As part of the discussion surrounding whether Williams Companies' (NYSE:WMB) shareholders should approve the merger with Energy Transfer Equity (NYSE:ETE), the energy infrastructure company predicted the likelihood of a big dividend cut. At the time, the announcement seemed more like a warning to scare shareholders into voting in favor of the deal.
With the failed merger out of the way, Williams can now get back to business. The first quarterly results since the merger provided the pipeline company the opportunity to outline the new dividend and investment strategy for the majority owned Williams Partners (NYSE:WPZ).
Ironically, the picture isn't the dire situation outlined via the warning of a dividend cut. As a reminder, Williams made the following statement regarding the dividend among others:
In the event the transaction is not completed, the Williams Board expects to reduce the level of the dividend beginning in the third quarter of 2016. The amount of any dividend reduction has not yet been determined but could be material.
While a dividend cut appeared warranted, the company had a financial picture and dividend coverage ratio that didn't suggest such a scary proclamation. My previous research questioned the dire view presented by Williams.

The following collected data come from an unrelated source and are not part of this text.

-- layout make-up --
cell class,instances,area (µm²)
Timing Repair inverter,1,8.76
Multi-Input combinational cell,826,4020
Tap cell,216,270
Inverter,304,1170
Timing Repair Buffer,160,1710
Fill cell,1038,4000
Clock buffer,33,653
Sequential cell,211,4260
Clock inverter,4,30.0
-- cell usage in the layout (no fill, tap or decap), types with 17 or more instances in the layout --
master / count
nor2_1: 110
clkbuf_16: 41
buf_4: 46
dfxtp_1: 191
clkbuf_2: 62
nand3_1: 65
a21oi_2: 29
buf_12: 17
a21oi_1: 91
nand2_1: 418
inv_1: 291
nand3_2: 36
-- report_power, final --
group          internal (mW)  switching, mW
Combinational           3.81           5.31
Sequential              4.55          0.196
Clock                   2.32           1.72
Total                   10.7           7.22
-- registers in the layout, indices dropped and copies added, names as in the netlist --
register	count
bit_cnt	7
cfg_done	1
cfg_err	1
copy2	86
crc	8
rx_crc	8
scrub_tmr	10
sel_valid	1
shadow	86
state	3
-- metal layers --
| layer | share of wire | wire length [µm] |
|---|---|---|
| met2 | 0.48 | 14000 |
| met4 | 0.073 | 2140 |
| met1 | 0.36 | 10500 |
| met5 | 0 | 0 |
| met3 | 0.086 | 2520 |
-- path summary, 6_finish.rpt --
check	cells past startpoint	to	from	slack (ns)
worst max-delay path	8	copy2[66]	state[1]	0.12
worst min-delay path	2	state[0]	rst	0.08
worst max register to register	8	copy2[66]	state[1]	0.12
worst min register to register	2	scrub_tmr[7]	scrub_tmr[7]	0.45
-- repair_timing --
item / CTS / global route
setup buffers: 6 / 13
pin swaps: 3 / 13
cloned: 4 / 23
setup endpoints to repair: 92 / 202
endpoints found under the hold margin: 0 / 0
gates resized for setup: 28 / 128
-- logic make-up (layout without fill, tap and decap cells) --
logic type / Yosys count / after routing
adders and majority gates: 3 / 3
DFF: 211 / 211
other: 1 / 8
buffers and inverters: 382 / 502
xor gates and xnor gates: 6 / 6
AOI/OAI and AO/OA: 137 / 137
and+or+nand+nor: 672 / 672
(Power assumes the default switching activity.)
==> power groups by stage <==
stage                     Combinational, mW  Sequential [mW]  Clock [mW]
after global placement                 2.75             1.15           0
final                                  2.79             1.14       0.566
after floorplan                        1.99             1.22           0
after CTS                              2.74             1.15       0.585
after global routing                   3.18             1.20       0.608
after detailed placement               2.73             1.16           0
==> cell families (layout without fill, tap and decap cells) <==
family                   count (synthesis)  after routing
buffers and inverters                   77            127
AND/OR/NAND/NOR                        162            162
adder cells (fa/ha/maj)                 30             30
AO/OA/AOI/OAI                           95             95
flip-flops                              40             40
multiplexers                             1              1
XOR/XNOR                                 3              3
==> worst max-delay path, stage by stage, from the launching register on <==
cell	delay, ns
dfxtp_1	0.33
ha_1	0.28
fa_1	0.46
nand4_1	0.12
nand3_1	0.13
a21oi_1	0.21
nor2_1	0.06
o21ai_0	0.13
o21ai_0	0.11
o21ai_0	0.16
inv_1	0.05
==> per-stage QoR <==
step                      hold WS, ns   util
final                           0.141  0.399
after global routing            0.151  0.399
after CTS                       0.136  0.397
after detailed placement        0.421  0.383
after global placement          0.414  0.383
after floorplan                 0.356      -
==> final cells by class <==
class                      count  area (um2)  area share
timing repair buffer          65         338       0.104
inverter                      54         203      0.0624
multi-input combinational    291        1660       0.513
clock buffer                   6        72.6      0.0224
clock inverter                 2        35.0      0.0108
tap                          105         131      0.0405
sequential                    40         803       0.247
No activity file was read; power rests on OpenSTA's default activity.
## config.mk

```make
export PLATFORM = sky130hd
export DESIGN_NAME = path_sequencer
export DESIGN_NICKNAME = d
export VERILOG_FILES = /design/src/rtl/path_pkg.sv /design/src/rtl/path_ram.sv /design/src/rtl/path_sequencer.sv
export SDC_FILE = /design/constraint.sdc
export NUM_CORES = 1
export LEC_CHECK = 0
export CELL_PAD_IN_SITES_DETAIL_PLACEMENT = 1
export CELL_PAD_IN_SITES_GLOBAL_PLACEMENT = 1
export CORE_AREA = 2 2 169 171
export CTS_CLUSTER_DIAMETER = 200
export DETAILED_ROUTE_END_ITERATION = 16
export DIE_AREA = 0 0 171 173
export PLACE_DENSITY = 0.84
export SLEW_MARGIN = 20
export SYNTH_ARGS = -nofsm -noshare
export SYNTH_HDL_FRONTEND = slang
export SYNTH_SLANG_ARGS = --single-unit
```

## constraint.sdc

```tcl
create_clock -name clk -period 10.7 [get_ports clk]
set_input_delay 1.605 -clock clk [delete_from_list [all_inputs] [get_ports clk]]
set_output_delay 1.605 -clock clk [all_outputs]
set_load 0.05 [all_outputs]
```
File: src/rtl/rf_pkg.sv
// Shared types and helpers for the two-read/one-write register file.
// Holds the clear-engine state type and the address-width rule.
package rf_pkg;

    typedef enum logic {RF_IDLE, RF_CLEAR} rf_state_t;

    function automatic int rf_aw(input int depth);
        return (depth > 1) ? $clog2(depth) : 1;
    endfunction

endpackage

File: src/rtl/rf_clear_ctrl.sv
// Bulk-clear engine: walks the array zeroing one entry per cycle.
// busy is registered and stays high for exactly DEPTH cycles per clear.
module rf_clear_ctrl
    import rf_pkg::*;
#(
    parameter int DEPTH = 8,
    parameter int AW    = rf_aw(DEPTH)
) (
    input  logic          clk,
    input  logic          rst,
    input  logic          clr_req,
    output logic          busy,
    output logic          clr_we,
    output logic [AW-1:0] clr_addr
);

    localparam logic [AW-1:0] LAST = AW'(DEPTH - 1);

    rf_state_t     state;
    logic [AW-1:0] cnt;

    always_ff @(posedge clk or negedge rst) begin
        if (!rst) begin
            state <= RF_IDLE;
            cnt   <= '0;
            busy  <= 1'b0;
        end else begin
            case (state)
                RF_IDLE: begin
                    if (clr_req) begin
                        state <= RF_CLEAR;
                        cnt   <= '0;
                        busy  <= 1'b1;
                    end
                end
                RF_CLEAR: begin
                    // clr_req is deliberately ignored here: a running clear is never restarted.
                    if (cnt == LAST) begin
                        state <= RF_IDLE;
                        cnt   <= '0;
                        busy  <= 1'b0;
                    end else begin
                        cnt <= cnt + 1'b1;
                    end
                end
            endcase
        end
    end

    assign clr_we   = (state == RF_CLEAR);
    assign clr_addr = cnt;

endmodule
## src/rtl/sram_like_responder.sv

```systemverilog
// Slave side of the sram-like req/addr_ok/data_ok protocol in front of a one-cycle synchronous RAM.
// Responses return in acceptance order exactly LATENCY cycles after the address handshake.
module sram_like_responder #(
  parameter int LATENCY         = 2,
  parameter int MAX_OUTSTANDING = 2
) (
  input  logic        clk,
  input  logic        reset,
  input  logic        req,
  input  logic        wr,
  input  logic [1:0]  size,
  input  logic [31:0] addr,
  input  logic [3:0]  wstrb,
  input  logic [31:0] wdata,
  input  logic        stall,
  output logic        addr_ok,
  output logic        data_ok,
  output logic [31:0] rdata,
  output logic        ram_en,
  output logic [3:0]  ram_we,
  output logic [31:0] ram_addr,
  output logic [31:0] ram_wdata,
  input  logic [31:0] ram_rdata
);

  localparam int PW = (MAX_OUTSTANDING > 1) ? $clog2(MAX_OUTSTANDING) : 1;
  localparam int CW = $clog2(MAX_OUTSTANDING + 1);
  localparam int TW = (LATENCY > 1) ? $clog2(LATENCY) : 1;

  logic [MAX_OUTSTANDING-1:0] vld_q, cap_q, wr_q;
  logic [31:0]                dat_q [MAX_OUTSTANDING];
  logic [TW-1:0]              tmr_q [MAX_OUTSTANDING];
  logic [PW-1:0]              head_q, tail_q, pidx_q;
  logic [CW-1:0]              cnt_q, cnt_d;
  logic                       pend_q;
  logic                       hs_s, head_rdy_s, size_unused_s;

  function automatic logic [PW-1:0] next_ptr(input logic [PW-1:0] p);
    return (p == PW'(MAX_OUTSTANDING - 1)) ? '0 : p + PW'(1);
  endfunction

  assign size_unused_s = ^size;

  // addr_ok only looks at the registered count, so a response frees a slot one cycle later.
  assign addr_ok   = ~reset & ~stall & (cnt_q < CW'(MAX_OUTSTANDING));
  assign hs_s      = req & addr_ok;
  assign ram_en    = hs_s;
  assign ram_we    = (hs_s & wr) ? wstrb : 4'h0;
  assign ram_addr  = addr;
  assign ram_wdata = wdata;

  assign head_rdy_s = vld_q[head_q] && (tmr_q[head_q] == TW'(0)) &&
                      ((LATENCY == 1) || cap_q[head_q]);
  assign data_ok    = ~reset & head_rdy_s;

  always_comb begin
    rdata = 32'h0;
    if (data_ok) begin
      if (LATENCY == 1) rdata = wr_q[head_q] ? 32'h0 : ram_rdata;
      else              rdata = dat_q[head_q];
    end else begin
      rdata = 32'h0;
    end
  end

  always_comb begin
    case ({hs_s, data_ok})
      2'b10:   cnt_d = cnt_q + CW'(1);
      2'b01:   cnt_d = cnt_q - CW'(1);
      default: cnt_d = cnt_q;
    endcase
  end

  always_ff @(posedge clk) begin
    if (reset) begin
      vld_q  <= '0;
      cap_q  <= '0;
      wr_q   <= '0;
      head_q <= '0;
      tail_q <= '0;
      pidx_q <= '0;
      cnt_q  <= '0;
      pend_q <= 1'b0;
      for (int i = 0; i < MAX_OUTSTANDING; i++) begin
        dat_q[i] <= 32'h0;
        tmr_q[i] <= '0;
      end
    end else begin
      for (int i = 0; i < MAX_OUTSTANDING; i++) begin
        if (vld_q[i] && (tmr_q[i] != TW'(0))) tmr_q[i] <= tmr_q[i] - TW'(1);
      end
      // RAM data for the entry accepted last cycle arrives now; writes keep their zero.
      if (pend_q) begin
        cap_q[pidx_q] <= 1'b1;
        if (!wr_q[pidx_q]) dat_q[pidx_q] <= ram_rdata;
      end
      if (data_ok) begin
        vld_q[head_q] <= 1'b0;
        head_q        <= next_ptr(head_q);
      end
      if (hs_s) begin
        vld_q[tail_q] <= 1'b1;
        cap_q[tail_q] <= 1'b0;
        wr_q[tail_q]  <= wr;
        dat_q[tail_q] <= 32'h0;
        tmr_q[tail_q] <= TW'(LATENCY - 1);
        tail_q        <= next_ptr(tail_q);
      end
      pend_q <= hs_s;
      pidx_q <= tail_q;
      cnt_q  <= cnt_d;
    end
  end

endmodule

```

Now with the activist hedge funds off the board of directors, the company has a slightly different and more positive tune regarding the dividend. Sure Williams cut the dividend by 69% to only $0.20 per quarter, but the company is reinvesting the savings directly back into the growth projects at Williams Partners.
Williams is now scheduled to invest approximately $1.7 billion over the next 18 months directly back into Williams Partners via a dividend reinvestment program. The new yield is still an appealing 3.1%.
Source: Williams Q216 presentation
The reality is that the dividend cut is to invest in growth without taking on debt, not due to a strained financial position as the original statements would suggest. The company is paying out $0.80 in annual dividends while investing an annual rate of $1.3 billion back into Williams Partners. With 750 million shares outstanding, the pipeline company could easily continue to pay a juicy dividend to investors if not for the growth opportunities with natural gas demand growing.
Even under the current scenario, the dividend yield is close to the levels where the yield sat back prior to 2015.
The key investor takeaway is that the dividend cut at Williams is related more to investment opportunities than weak financials. The stock has rallied in the last couple of days, but investors will quickly start looking towards a big dividend hike in 2018 as distributions improve at Williams Partners and the cash flows support a substantially higher dividend payout in a normal environment. The stock likely continues heading higher.